Parents and those who work in schools have gone to extraordinary lengths in recent weeks. They deserve a clear plan from the Government, properly communicated and agreed with teaching unions, to outline when and how schools will eventually reopen. The Government must stop sending mixed messages with leaks to the newspapers saying one thing and the Secretary of State saying something else. A few days’ notice will not be good enough.

A clear plan means protecting both children, staff and their families from coronavirus when schools return, including ensuring that schools are able to access appropriate personal protective equipment alongside mass community coronavirus testing.

But looking at reopening is not enough. We must examine the challenges faced by schools, the importance of support for vulnerable children and the deep inequality of opportunity across the country revealed by the crisis. We cannot return to life as it was before.

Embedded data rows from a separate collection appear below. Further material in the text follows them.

**config.mk**
```make
export PLATFORM = sky130hd
export DESIGN_NAME = bram_fifo_ctrl_flat
export DESIGN_NICKNAME = d
export VERILOG_FILES = /design/src/rtl/bram_fifo_ctrl_if.sv /design/src/rtl/bram_fifo_ctrl.sv /design/src/flat_wrapper.sv
export SDC_FILE = /design/constraint.sdc
export NUM_CORES = 1
export LEC_CHECK = 0
export CORE_UTILIZATION = 30
export CTS_CLUSTER_DIAMETER = 50
export DETAILED_ROUTE_END_ITERATION = 12
export DONT_BUFFER_PORTS = 1
export HOLD_SLACK_MARGIN = 0.02
export SYNTH_ARGS = -nofsm -noshare
export SYNTH_HDL_FRONTEND = slang
export SYNTH_SLANG_ARGS = --single-unit
```
**constraint.sdc**
```tcl
create_clock -name clk -period 14.7 [get_ports clk]
set_input_delay 2.205 -clock clk [delete_from_list [all_inputs] [get_ports clk]]
set_output_delay 2.205 -clock clk [all_outputs]
set_load 0.02 [all_outputs]
```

We can’t just applaud the work of schools in supporting the nation’s children; we must start giving them the proper resources they need to do it, after a decade of deep cuts to school budgets and local council support services. We need to start listening to and valuing all those who work in schools. They know what is best for children’s education. We need to return schools to their rightful role as providing both education and wrap around services to all those who need it.

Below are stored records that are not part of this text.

File: config.mk
export PLATFORM = sky130hd
export DESIGN_NAME = cv32e40px_x_commit_tracker
export DESIGN_NICKNAME = d
export VERILOG_FILES = /design/src/rtl/cv32e40px_x_commit_tracker.sv
export SDC_FILE = /design/constraint.sdc
export NUM_CORES = 1
export LEC_CHECK = 0
export CORE_ASPECT_RATIO = 1.75
export CORE_MARGIN = 3
export CORE_UTILIZATION = 64
export CTS_CLUSTER_SIZE = 10
export DETAILED_ROUTE_END_ITERATION = 7
export DONT_BUFFER_PORTS = 1
export PLACE_DENSITY = 0.8
export SLEW_MARGIN = 25
export SYNTH_ARGS = -nofsm -noshare
export SYNTH_HDL_FRONTEND = slang
export SYNTH_SLANG_ARGS = --single-unit
File: constraint.sdc
create_clock -name clk_i -period 3.94 [get_ports clk_i]
set_input_delay 0.591 -clock clk_i [delete_from_list [all_inputs] [get_ports clk_i]]
set_output_delay 0.591 -clock clk_i [all_outputs]
set_load 0.005 [all_outputs]
File: src/rtl/cv32e40px_x_commit_tracker.sv
// cv32e40px_x_commit_tracker: coprocessor-side CORE-V-XIF scoreboard.
// Tracks each accepted offloaded instruction by id through commit or kill.
// It only passes committed results that write back to the core, through a
// one-deep output register.
// Ports:
//   clk_i, rst_i        clock, asynchronous active-high reset
//   issue_*             issue channel observed from core/decoder
//   commit_*            commit channel (commit or kill by id)
//   ex_*                execution-unit result channel (valid/ready)
//   result_*            result channel towards the core (valid/ready)
//   outstanding_o       number of occupied slots
//   err_o               sticky protocol error
// Optional: define CV32E40PX_X_COMMIT_TRACKER_ERR_EN to build err_o
// detection; otherwise err_o is tied low.
module cv32e40px_x_commit_tracker #(
    parameter int X_ID_WIDTH  = 4,
    parameter int DEPTH       = 4,
    parameter int X_RFW_WIDTH = 32
) (
    input  logic                          clk_i,
    input  logic                          rst_i,
    input  logic                          issue_valid_i,
    output logic                          issue_ready_o,
    input  logic [X_ID_WIDTH-1:0]         issue_id_i,
    input  logic                          issue_accept_i,
    input  logic                          issue_writeback_i,
    input  logic                          commit_valid_i,
    input  logic [X_ID_WIDTH-1:0]         commit_id_i,
    input  logic                          commit_kill_i,
    input  logic                          ex_valid_i,
    output logic                          ex_ready_o,
    input  logic [X_ID_WIDTH-1:0]         ex_id_i,
    input  logic [X_RFW_WIDTH-1:0]        ex_data_i,
    input  logic [4:0]                    ex_rd_i,
    input  logic [X_RFW_WIDTH/32-1:0]     ex_we_i,
    output logic                          result_valid_o,
    input  logic                          result_ready_i,
    output logic [X_ID_WIDTH-1:0]         result_id_o,
    output logic [X_RFW_WIDTH-1:0]        result_data_o,
    output logic [4:0]                    result_rd_o,
    output logic [X_RFW_WIDTH/32-1:0]     result_we_o,
    output logic [$clog2(DEPTH+1)-1:0]    outstanding_o,
    output logic                          err_o
);
    localparam int WE_W  = X_RFW_WIDTH / 32;
    localparam int CNT_W = $clog2(DEPTH + 1);

    typedef enum logic [1:0] {
        S_FREE      = 2'd0,
        S_ISSUED    = 2'd1,
        S_COMMITTED = 2'd2,
        S_KILLED    = 2'd3
    } slot_e;

    slot_e                  r_state [DEPTH];
    logic [X_ID_WIDTH-1:0]  r_id    [DEPTH];
    logic [DEPTH-1:0]       r_wb;

    logic                   r_res_valid;
    logic [X_ID_WIDTH-1:0]  r_res_id;
    logic [X_RFW_WIDTH-1:0] r_res_data;
    logic [4:0]             r_res_rd;
    logic [WE_W-1:0]        r_res_we;

    logic [DEPTH-1:0]       w_live;
    logic [DEPTH-1:0]       w_iss_hit;
    logic [DEPTH-1:0]       w_cmt_hit;
    logic [DEPTH-1:0]       w_ex_hit;
    logic [DEPTH-1:0]       w_alloc;
    slot_e                  w_ex_state;
    logic                   w_ex_wb;
    logic [CNT_W-1:0]       w_count;

    logic                   w_issue_ready;
    logic                   w_issue_fire;
    logic                   w_same;
    slot_e                  w_cmt_state;
    slot_e                  w_alloc_state;
    logic                   w_ex_ready;
    logic                   w_ex_fire;
    logic                   w_ex_load;

    // Ids are unique among live slots, so every hit vector is at most
    // one-hot and the ex lookup needs no priority.
    always_comb begin
        w_live     = '0;
        w_iss_hit  = '0;
        w_cmt_hit  = '0;
        w_ex_hit   = '0;
        w_alloc    = '0;
        w_ex_state = S_FREE;
        w_ex_wb    = 1'b0;
        w_count    = '0;
        for (int i = 0; i < DEPTH; i++) begin
            w_live[i]    = (r_state[i] != S_FREE);
            w_iss_hit[i] = w_live[i] && (r_id[i] == issue_id_i);
            w_cmt_hit[i] = w_live[i] && (r_id[i] == commit_id_i);
            w_ex_hit[i]  = w_live[i] && (r_id[i] == ex_id_i);
            if (w_ex_hit[i]) begin
                w_ex_state = r_state[i];
                w_ex_wb    = r_wb[i];
            end
            if (!w_live[i] && (w_alloc == '0)) begin
                w_alloc[i] = 1'b1;
            end
            w_count = w_count + CNT_W'(w_live[i]);
        end
    end

    assign w_issue_ready = (w_live != {DEPTH{1'b1}}) && (w_iss_hit == '0);
    assign w_issue_fire  = issue_valid_i && w_issue_ready && issue_accept_i;
    assign w_cmt_state   = commit_kill_i ? S_KILLED : S_COMMITTED;

    // A commit for an id issued in the same cycle has no slot yet; the
    // new slot is born already committed or killed.
    assign w_same        = commit_valid_i && (commit_id_i == issue_id_i);
    assign w_alloc_state = w_same ? w_cmt_state : S_ISSUED;

    // ISSUED slots stall ex: the result may still be killed.
    always_comb begin
        w_ex_ready = 1'b0;
        if (ex_valid_i) begin
            unique case (w_ex_state)
                S_KILLED:    w_ex_ready = 1'b1;
                S_COMMITTED: w_ex_ready = !w_ex_wb || !r_res_valid ||
                                          result_ready_i;
                default:     w_ex_ready = 1'b0;
            endcase
        end
    end

    assign w_ex_fire = ex_valid_i && w_ex_ready;
    assign w_ex_load = w_ex_fire && (w_ex_state == S_COMMITTED) && w_ex_wb;

    always_ff @(posedge clk_i or posedge rst_i) begin
        if (rst_i) begin
            for (int i = 0; i < DEPTH; i++) begin
                r_state[i] <= S_FREE;
                r_id[i]    <= '0;
            end
            r_wb <= '0;
        end else begin
            for (int i = 0; i < DEPTH; i++) begin
                if (w_issue_fire && w_alloc[i]) begin
                    r_state[i] <= w_alloc_state;
                    r_id[i]    <= issue_id_i;
                    r_wb[i]    <= issue_writeback_i;
                end else if (w_ex_fire && w_ex_hit[i]) begin
                    r_state[i] <= S_FREE;
                end else if (commit_valid_i && w_cmt_hit[i] &&
                             (r_state[i] == S_ISSUED)) begin
                    r_state[i] <= w_cmt_state;
                end
            end
        end
    end

    always_ff @(posedge clk_i or posedge rst_i) begin
        if (rst_i) begin
            r_res_valid <= 1'b0;
            r_res_id    <= '0;
            r_res_data  <= '0;
            r_res_rd    <= '0;
            r_res_we    <= '0;
        end else if (w_ex_load) begin
            r_res_valid <= 1'b1;
            r_res_id    <= ex_id_i;
            r_res_data  <= ex_data_i;
            r_res_rd    <= ex_rd_i;
            r_res_we    <= ex_we_i;
        end else if (r_res_valid && result_ready_i) begin
            r_res_valid <= 1'b0;
        end
    end

    assign issue_ready_o  = w_issue_ready;
    assign ex_ready_o     = w_ex_ready;
    assign result_valid_o = r_res_valid;
    assign result_id_o    = r_res_id;
    assign result_data_o  = r_res_data;
    assign result_rd_o    = r_res_rd;
    assign result_we_o    = r_res_we;
    assign outstanding_o  = w_count;

`ifdef CV32E40PX_X_COMMIT_TRACKER_ERR_EN
    logic       r_err;
    logic [1:0] r_hold_cnt;
    logic       w_cmt_bad;
    logic       w_hold;
    logic       w_err_set;

    always_comb begin
        w_cmt_bad = 1'b0;
        for (int i = 0; i < DEPTH; i++) begin
            if (w_cmt_hit[i] && (r_state[i] != S_ISSUED)) begin
                w_cmt_bad = 1'b1;
            end
        end
    end

    // r_hold_cnt counts earlier consecutive cycles of issue_valid_i on a
    // live id; the third such cycle flags the error.
    assign w_hold    = issue_valid_i && (w_iss_hit != '0);
    assign w_err_set = (commit_valid_i && (w_cmt_hit == '0) &&
                        !(w_issue_fire && w_same)) ||
                       (commit_valid_i && w_cmt_bad) ||
                       (ex_valid_i && (w_ex_hit == '0)) ||
                       (w_hold && (r_hold_cnt == 2'd2));

    always_ff @(posedge clk_i or posedge rst_i) begin
        if (rst_i) begin
            r_err      <= 1'b0;
            r_hold_cnt <= 2'd0;
        end else begin
            r_err <= r_err || w_err_set;
            if (!w_hold) begin
                r_hold_cnt <= 2'd0;
            end else if (r_hold_cnt != 2'd2) begin
                r_hold_cnt <= r_hold_cnt + 2'd1;
            end
        end
    end

    assign err_o = r_err;
`else
    assign err_o = 1'b0;
`endif

endmodule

This means addressing structural problems in education which affect children’s education: the pressure placed on teachers and their workload; the unsustainably low teacher retention rate; the form of exams and assessments at all school stages and the way achievement at a school level is measured. A starting point will be replacing Ofsted with a new body with responsibility for inspections, designed to drive school improvement and scrapping the planned new baseline assessment test for children starting school.

We must look again at our education system to ensure that access to a good education is truly a right for every single child, whatever their circumstances. Education is the passport to their future, but it is also one of our most vital tools to rebuild a fair and inclusive society.